- **RECORDS FOR THE EXERCISE**
--------
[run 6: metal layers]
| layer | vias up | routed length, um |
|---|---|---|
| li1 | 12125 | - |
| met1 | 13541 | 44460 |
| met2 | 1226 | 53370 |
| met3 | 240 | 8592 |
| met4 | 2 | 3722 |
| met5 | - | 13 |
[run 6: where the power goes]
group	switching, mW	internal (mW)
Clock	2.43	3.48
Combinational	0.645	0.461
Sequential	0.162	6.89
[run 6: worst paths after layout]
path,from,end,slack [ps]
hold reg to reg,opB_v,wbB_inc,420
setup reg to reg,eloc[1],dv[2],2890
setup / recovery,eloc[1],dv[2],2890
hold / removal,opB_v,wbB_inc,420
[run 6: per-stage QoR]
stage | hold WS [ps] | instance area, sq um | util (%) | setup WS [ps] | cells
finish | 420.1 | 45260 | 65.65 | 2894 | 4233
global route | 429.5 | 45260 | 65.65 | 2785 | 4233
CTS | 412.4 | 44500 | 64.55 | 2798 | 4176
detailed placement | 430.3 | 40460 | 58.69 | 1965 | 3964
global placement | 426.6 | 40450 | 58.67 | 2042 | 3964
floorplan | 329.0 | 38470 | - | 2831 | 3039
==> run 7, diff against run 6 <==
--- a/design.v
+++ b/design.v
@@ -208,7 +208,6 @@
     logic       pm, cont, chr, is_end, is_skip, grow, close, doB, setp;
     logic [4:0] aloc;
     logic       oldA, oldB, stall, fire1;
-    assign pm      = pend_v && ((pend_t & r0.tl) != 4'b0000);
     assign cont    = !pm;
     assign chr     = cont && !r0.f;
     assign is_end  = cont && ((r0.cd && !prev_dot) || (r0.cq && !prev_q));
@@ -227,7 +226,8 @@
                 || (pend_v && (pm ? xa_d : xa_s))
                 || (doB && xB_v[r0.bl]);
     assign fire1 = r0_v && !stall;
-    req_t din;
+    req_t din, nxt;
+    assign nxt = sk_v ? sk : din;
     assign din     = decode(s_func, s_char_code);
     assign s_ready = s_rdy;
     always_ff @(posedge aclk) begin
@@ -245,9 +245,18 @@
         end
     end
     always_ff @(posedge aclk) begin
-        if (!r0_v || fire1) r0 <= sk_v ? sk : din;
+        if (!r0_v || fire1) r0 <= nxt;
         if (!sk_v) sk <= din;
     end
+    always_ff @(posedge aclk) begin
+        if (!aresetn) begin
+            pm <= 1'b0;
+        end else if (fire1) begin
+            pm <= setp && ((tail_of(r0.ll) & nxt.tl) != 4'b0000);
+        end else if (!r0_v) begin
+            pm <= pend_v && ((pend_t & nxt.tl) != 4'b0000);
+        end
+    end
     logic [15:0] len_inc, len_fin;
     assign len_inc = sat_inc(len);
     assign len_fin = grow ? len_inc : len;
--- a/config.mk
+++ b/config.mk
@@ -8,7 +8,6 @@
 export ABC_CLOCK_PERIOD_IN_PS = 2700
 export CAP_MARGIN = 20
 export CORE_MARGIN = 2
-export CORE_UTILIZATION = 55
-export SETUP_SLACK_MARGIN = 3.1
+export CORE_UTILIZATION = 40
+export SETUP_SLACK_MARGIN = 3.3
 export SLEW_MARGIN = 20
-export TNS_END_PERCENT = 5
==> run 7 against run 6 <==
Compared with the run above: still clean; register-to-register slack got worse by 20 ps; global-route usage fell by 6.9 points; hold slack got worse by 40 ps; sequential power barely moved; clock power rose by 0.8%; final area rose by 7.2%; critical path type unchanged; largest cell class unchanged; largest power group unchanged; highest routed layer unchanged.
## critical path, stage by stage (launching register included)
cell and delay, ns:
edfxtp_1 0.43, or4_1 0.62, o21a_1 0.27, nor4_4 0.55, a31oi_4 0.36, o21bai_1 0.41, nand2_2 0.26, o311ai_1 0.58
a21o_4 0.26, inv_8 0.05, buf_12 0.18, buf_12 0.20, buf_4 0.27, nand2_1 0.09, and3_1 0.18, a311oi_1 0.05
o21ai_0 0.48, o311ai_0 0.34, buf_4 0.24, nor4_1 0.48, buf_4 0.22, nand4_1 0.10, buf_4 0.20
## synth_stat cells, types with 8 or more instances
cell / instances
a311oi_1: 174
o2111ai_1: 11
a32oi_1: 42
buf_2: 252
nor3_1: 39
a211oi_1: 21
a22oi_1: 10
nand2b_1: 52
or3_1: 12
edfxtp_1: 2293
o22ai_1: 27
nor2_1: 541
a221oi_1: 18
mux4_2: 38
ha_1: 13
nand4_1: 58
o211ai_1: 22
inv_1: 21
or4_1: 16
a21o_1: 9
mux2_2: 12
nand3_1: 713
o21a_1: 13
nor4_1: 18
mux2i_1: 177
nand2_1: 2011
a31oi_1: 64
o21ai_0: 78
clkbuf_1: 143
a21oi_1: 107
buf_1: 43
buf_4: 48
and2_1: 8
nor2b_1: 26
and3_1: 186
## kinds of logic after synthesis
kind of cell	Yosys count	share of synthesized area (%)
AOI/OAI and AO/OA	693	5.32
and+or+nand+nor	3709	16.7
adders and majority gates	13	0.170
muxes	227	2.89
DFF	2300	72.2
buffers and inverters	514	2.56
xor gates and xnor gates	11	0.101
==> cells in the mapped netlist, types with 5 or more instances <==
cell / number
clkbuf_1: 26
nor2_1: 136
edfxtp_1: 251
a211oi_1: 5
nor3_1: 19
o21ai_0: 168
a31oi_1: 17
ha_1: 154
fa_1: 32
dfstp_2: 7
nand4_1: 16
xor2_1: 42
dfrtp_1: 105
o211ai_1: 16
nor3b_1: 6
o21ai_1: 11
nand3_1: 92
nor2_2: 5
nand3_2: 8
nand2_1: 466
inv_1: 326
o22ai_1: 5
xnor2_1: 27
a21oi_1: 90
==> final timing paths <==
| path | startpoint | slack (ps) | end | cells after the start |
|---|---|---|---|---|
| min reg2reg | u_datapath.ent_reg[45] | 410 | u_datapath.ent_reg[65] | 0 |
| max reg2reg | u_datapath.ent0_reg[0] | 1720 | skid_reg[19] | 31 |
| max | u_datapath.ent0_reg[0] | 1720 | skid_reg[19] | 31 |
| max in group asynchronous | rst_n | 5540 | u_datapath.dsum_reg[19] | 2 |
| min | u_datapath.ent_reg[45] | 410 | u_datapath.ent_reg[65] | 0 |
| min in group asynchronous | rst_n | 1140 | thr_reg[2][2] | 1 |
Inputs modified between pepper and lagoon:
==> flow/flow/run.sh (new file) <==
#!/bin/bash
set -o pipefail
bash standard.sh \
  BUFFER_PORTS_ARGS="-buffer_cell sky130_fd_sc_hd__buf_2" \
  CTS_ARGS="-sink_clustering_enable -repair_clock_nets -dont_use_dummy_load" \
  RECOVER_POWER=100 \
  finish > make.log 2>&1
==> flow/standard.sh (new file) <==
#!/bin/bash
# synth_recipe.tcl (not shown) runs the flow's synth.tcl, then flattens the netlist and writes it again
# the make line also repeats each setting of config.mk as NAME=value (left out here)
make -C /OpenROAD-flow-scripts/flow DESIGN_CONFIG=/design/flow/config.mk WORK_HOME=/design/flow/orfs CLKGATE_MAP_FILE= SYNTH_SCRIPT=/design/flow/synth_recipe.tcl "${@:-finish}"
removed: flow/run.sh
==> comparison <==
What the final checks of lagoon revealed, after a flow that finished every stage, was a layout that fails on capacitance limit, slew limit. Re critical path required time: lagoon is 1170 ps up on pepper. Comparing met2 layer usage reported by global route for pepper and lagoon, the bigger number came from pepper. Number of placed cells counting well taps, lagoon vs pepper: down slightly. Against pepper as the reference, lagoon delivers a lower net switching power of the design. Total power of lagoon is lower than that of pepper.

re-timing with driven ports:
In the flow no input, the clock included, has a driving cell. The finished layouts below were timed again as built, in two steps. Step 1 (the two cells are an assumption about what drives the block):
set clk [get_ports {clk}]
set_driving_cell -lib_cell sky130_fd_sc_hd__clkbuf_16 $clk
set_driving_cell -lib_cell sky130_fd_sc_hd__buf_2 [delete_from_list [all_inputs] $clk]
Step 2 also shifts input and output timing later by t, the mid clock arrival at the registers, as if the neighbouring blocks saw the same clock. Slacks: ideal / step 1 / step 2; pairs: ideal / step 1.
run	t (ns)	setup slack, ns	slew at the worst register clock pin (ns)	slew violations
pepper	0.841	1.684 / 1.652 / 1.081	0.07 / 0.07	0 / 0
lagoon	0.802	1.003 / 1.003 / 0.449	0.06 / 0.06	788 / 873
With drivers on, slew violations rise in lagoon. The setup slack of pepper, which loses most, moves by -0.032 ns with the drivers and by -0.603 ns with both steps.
--------
- **AIM OF THE TASK**
Could you restate word for word the lines above, from the one that contains "r0.tl) != 4'b0000);" through the one that contains "a21o_4 0.26, inv_8", and no others?

- **OUTPUT FOR THIS TASK**
-    assign pm      = pend_v && ((pend_t & r0.tl) != 4'b0000);
     assign cont    = !pm;
     assign chr     = cont && !r0.f;
     assign is_end  = cont && ((r0.cd && !prev_dot) || (r0.cq && !prev_q));
@@ -227,7 +226,8 @@
                 || (pend_v && (pm ? xa_d : xa_s))
                 || (doB && xB_v[r0.bl]);
     assign fire1 = r0_v && !stall;
-    req_t din;
+    req_t din, nxt;
+    assign nxt = sk_v ? sk : din;
     assign din     = decode(s_func, s_char_code);
     assign s_ready = s_rdy;
     always_ff @(posedge aclk) begin
@@ -245,9 +245,18 @@
         end
     end
     always_ff @(posedge aclk) begin
-        if (!r0_v || fire1) r0 <= sk_v ? sk : din;
+        if (!r0_v || fire1) r0 <= nxt;
         if (!sk_v) sk <= din;
     end
+    always_ff @(posedge aclk) begin
+        if (!aresetn) begin
+            pm <= 1'b0;
+        end else if (fire1) begin
+            pm <= setp && ((tail_of(r0.ll) & nxt.tl) != 4'b0000);
+        end else if (!r0_v) begin
+            pm <= pend_v && ((pend_t & nxt.tl) != 4'b0000);
+        end
+    end
     logic [15:0] len_inc, len_fin;
     assign len_inc = sat_inc(len);
     assign len_fin = grow ? len_inc : len;
--- a/config.mk
+++ b/config.mk
@@ -8,7 +8,6 @@
 export ABC_CLOCK_PERIOD_IN_PS = 2700
 export CAP_MARGIN = 20
 export CORE_MARGIN = 2
-export CORE_UTILIZATION = 55
-export SETUP_SLACK_MARGIN = 3.1
+export CORE_UTILIZATION = 40
+export SETUP_SLACK_MARGIN = 3.3
 export SLEW_MARGIN = 20
-export TNS_END_PERCENT = 5
==> run 7 against run 6 <==
Compared with the run above: still clean; register-to-register slack got worse by 20 ps; global-route usage fell by 6.9 points; hold slack got worse by 40 ps; sequential power barely moved; clock power rose by 0.8%; final area rose by 7.2%; critical path type unchanged; largest cell class unchanged; largest power group unchanged; highest routed layer unchanged.
## critical path, stage by stage (launching register included)
cell and delay, ns:
edfxtp_1 0.43, or4_1 0.62, o21a_1 0.27, nor4_4 0.55, a31oi_4 0.36, o21bai_1 0.41, nand2_2 0.26, o311ai_1 0.58
a21o_4 0.26, inv_8 0.05, buf_12 0.18, buf_12 0.20, buf_4 0.27, nand2_1 0.09, and3_1 0.18, a311oi_1 0.05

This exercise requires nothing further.